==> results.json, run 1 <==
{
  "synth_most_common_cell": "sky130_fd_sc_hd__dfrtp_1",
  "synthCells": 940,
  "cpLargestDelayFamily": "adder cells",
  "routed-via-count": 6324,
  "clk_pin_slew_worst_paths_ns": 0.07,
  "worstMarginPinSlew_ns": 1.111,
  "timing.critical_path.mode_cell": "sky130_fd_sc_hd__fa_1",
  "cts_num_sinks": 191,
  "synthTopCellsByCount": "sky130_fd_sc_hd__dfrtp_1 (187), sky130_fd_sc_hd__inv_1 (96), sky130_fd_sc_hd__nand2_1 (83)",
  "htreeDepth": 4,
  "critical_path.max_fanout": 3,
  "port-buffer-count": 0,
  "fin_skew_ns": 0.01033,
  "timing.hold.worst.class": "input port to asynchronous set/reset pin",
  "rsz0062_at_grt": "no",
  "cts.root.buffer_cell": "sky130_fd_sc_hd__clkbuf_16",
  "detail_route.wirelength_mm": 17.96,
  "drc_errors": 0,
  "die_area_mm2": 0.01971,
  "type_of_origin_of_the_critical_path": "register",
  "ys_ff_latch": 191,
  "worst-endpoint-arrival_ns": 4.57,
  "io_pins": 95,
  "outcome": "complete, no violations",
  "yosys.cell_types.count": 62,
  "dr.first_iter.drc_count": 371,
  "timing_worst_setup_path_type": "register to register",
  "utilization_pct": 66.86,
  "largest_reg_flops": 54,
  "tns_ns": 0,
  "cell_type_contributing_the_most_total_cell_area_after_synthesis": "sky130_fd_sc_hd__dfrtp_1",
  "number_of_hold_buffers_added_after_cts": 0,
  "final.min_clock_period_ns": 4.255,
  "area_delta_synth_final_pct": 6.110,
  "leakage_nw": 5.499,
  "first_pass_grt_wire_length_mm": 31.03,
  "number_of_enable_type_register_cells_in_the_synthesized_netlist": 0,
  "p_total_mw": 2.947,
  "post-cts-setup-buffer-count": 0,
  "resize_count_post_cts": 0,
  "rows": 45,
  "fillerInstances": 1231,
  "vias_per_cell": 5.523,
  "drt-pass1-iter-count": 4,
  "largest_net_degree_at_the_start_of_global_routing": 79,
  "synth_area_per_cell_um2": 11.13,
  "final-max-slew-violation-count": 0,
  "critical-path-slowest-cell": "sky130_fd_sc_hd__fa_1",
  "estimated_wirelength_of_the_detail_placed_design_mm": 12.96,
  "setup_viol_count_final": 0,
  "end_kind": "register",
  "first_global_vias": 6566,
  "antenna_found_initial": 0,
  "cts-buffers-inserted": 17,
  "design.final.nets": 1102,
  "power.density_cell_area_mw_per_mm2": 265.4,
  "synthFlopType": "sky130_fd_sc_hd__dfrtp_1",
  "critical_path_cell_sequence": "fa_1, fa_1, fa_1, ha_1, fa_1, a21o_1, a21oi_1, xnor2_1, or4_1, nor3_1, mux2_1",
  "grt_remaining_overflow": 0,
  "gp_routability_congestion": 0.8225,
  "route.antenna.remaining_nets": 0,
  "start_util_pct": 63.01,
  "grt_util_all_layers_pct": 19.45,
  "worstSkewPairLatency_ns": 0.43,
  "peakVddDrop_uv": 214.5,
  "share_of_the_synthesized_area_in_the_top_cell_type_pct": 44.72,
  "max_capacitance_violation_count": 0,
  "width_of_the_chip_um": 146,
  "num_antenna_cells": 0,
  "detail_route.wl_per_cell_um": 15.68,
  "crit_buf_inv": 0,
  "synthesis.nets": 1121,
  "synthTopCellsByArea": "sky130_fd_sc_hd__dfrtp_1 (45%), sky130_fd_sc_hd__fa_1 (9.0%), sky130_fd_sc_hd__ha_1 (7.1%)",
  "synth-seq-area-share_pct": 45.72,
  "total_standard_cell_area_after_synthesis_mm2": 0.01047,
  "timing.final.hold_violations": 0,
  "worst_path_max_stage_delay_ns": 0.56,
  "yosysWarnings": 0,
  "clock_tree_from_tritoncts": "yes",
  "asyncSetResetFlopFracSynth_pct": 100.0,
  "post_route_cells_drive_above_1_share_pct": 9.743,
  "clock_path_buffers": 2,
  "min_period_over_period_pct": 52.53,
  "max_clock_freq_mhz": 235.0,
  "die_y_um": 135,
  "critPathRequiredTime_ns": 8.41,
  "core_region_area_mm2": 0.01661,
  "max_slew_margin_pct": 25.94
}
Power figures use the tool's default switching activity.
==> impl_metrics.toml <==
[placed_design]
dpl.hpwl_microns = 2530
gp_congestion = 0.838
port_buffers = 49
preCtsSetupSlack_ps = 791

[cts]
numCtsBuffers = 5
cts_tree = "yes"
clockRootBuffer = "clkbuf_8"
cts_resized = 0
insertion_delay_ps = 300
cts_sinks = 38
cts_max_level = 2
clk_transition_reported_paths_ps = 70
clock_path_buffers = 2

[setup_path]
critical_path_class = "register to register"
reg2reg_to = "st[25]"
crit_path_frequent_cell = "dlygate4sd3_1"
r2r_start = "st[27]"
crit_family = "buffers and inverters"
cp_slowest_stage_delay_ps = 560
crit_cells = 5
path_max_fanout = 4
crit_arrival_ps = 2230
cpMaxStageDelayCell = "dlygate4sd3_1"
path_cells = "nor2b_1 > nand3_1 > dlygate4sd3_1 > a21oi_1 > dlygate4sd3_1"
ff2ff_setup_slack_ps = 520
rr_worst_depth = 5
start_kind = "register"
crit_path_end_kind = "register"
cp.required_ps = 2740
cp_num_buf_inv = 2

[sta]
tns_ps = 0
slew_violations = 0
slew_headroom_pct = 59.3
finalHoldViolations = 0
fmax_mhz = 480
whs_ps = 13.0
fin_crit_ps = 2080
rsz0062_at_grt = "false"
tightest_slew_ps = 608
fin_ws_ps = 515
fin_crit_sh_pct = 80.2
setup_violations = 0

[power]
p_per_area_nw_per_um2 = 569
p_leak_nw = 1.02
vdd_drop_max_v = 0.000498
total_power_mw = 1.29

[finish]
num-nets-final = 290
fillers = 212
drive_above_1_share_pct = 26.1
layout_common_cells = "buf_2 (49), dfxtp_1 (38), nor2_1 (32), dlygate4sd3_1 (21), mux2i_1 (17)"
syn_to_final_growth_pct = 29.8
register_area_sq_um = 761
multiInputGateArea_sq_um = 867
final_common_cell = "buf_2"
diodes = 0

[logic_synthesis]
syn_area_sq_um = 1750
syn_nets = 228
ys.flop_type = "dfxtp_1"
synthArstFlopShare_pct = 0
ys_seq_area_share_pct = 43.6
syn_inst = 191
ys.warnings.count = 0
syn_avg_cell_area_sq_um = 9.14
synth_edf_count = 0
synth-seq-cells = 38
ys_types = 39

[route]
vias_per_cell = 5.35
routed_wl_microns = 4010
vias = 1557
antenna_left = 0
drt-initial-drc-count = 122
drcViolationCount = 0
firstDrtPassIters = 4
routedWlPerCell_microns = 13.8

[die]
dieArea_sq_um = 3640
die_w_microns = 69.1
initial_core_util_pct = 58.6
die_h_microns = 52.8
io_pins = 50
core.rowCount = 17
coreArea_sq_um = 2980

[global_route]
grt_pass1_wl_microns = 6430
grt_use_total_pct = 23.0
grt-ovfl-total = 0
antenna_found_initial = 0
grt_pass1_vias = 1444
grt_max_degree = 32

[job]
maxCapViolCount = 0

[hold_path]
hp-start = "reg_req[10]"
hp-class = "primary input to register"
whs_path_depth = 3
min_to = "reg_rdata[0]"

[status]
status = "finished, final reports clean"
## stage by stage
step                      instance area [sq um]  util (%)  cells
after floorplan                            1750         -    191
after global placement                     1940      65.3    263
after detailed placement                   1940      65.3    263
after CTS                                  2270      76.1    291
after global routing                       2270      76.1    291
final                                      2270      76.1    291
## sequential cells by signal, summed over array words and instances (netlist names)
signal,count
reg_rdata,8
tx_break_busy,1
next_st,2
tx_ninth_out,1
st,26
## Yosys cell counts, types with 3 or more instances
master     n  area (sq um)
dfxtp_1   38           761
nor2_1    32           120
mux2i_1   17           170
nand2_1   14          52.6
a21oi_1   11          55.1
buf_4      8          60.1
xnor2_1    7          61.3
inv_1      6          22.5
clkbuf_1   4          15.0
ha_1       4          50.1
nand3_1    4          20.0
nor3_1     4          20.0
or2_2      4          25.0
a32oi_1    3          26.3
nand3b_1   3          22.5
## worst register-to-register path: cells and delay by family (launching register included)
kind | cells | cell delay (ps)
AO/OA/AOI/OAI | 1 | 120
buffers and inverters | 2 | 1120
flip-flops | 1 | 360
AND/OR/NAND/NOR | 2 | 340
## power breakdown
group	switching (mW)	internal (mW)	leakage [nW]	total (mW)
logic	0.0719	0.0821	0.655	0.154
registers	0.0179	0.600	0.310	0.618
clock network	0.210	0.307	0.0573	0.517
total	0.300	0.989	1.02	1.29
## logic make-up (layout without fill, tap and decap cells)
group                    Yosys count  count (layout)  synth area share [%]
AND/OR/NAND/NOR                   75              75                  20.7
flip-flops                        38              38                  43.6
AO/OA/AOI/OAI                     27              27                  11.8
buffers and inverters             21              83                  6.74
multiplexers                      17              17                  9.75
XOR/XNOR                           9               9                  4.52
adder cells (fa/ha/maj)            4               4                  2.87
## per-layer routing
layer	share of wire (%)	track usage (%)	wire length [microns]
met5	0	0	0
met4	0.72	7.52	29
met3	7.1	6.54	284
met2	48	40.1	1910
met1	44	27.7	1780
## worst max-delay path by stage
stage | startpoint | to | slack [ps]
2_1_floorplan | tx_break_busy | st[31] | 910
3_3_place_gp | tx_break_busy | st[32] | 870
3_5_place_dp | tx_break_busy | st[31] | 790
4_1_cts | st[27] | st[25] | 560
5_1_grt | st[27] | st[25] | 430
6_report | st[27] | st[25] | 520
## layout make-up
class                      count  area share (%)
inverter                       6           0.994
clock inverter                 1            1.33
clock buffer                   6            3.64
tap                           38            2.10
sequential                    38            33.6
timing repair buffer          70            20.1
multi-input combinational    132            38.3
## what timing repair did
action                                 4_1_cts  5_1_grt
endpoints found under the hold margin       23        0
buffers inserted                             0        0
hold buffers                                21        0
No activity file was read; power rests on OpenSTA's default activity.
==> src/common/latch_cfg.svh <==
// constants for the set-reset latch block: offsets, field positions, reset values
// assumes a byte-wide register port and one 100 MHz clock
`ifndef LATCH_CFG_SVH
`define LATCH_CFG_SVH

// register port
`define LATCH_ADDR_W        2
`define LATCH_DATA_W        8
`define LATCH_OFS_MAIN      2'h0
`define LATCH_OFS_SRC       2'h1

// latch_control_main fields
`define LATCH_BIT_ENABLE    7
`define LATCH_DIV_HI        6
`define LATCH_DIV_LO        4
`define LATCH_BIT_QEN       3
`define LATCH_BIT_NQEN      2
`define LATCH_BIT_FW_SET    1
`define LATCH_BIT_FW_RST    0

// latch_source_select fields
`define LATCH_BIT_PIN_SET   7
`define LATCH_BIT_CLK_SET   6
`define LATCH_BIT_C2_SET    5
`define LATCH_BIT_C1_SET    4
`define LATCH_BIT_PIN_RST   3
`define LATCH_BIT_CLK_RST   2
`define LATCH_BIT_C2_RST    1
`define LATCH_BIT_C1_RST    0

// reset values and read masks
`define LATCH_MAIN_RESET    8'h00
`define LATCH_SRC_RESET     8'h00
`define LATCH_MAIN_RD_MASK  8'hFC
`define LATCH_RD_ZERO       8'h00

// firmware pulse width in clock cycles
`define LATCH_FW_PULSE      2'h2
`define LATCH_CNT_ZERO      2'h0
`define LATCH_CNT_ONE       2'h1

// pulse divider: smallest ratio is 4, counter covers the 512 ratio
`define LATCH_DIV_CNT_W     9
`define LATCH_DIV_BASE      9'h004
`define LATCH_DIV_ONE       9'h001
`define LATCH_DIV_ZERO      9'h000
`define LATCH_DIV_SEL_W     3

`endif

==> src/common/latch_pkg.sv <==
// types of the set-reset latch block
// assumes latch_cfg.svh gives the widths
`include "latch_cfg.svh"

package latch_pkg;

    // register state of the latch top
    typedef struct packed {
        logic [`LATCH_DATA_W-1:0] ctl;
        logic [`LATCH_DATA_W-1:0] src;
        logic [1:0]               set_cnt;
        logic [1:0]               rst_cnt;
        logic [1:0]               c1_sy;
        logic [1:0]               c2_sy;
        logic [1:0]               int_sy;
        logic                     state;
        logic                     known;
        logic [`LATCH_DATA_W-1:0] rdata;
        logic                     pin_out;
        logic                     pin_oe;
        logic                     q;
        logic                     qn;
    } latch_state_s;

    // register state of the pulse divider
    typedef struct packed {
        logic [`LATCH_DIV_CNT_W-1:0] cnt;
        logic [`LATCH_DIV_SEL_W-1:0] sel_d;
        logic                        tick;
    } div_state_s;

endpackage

######

Task goal -> How many lines in the records above hold the word "make"? Give only the number.

Answer for the task -> 2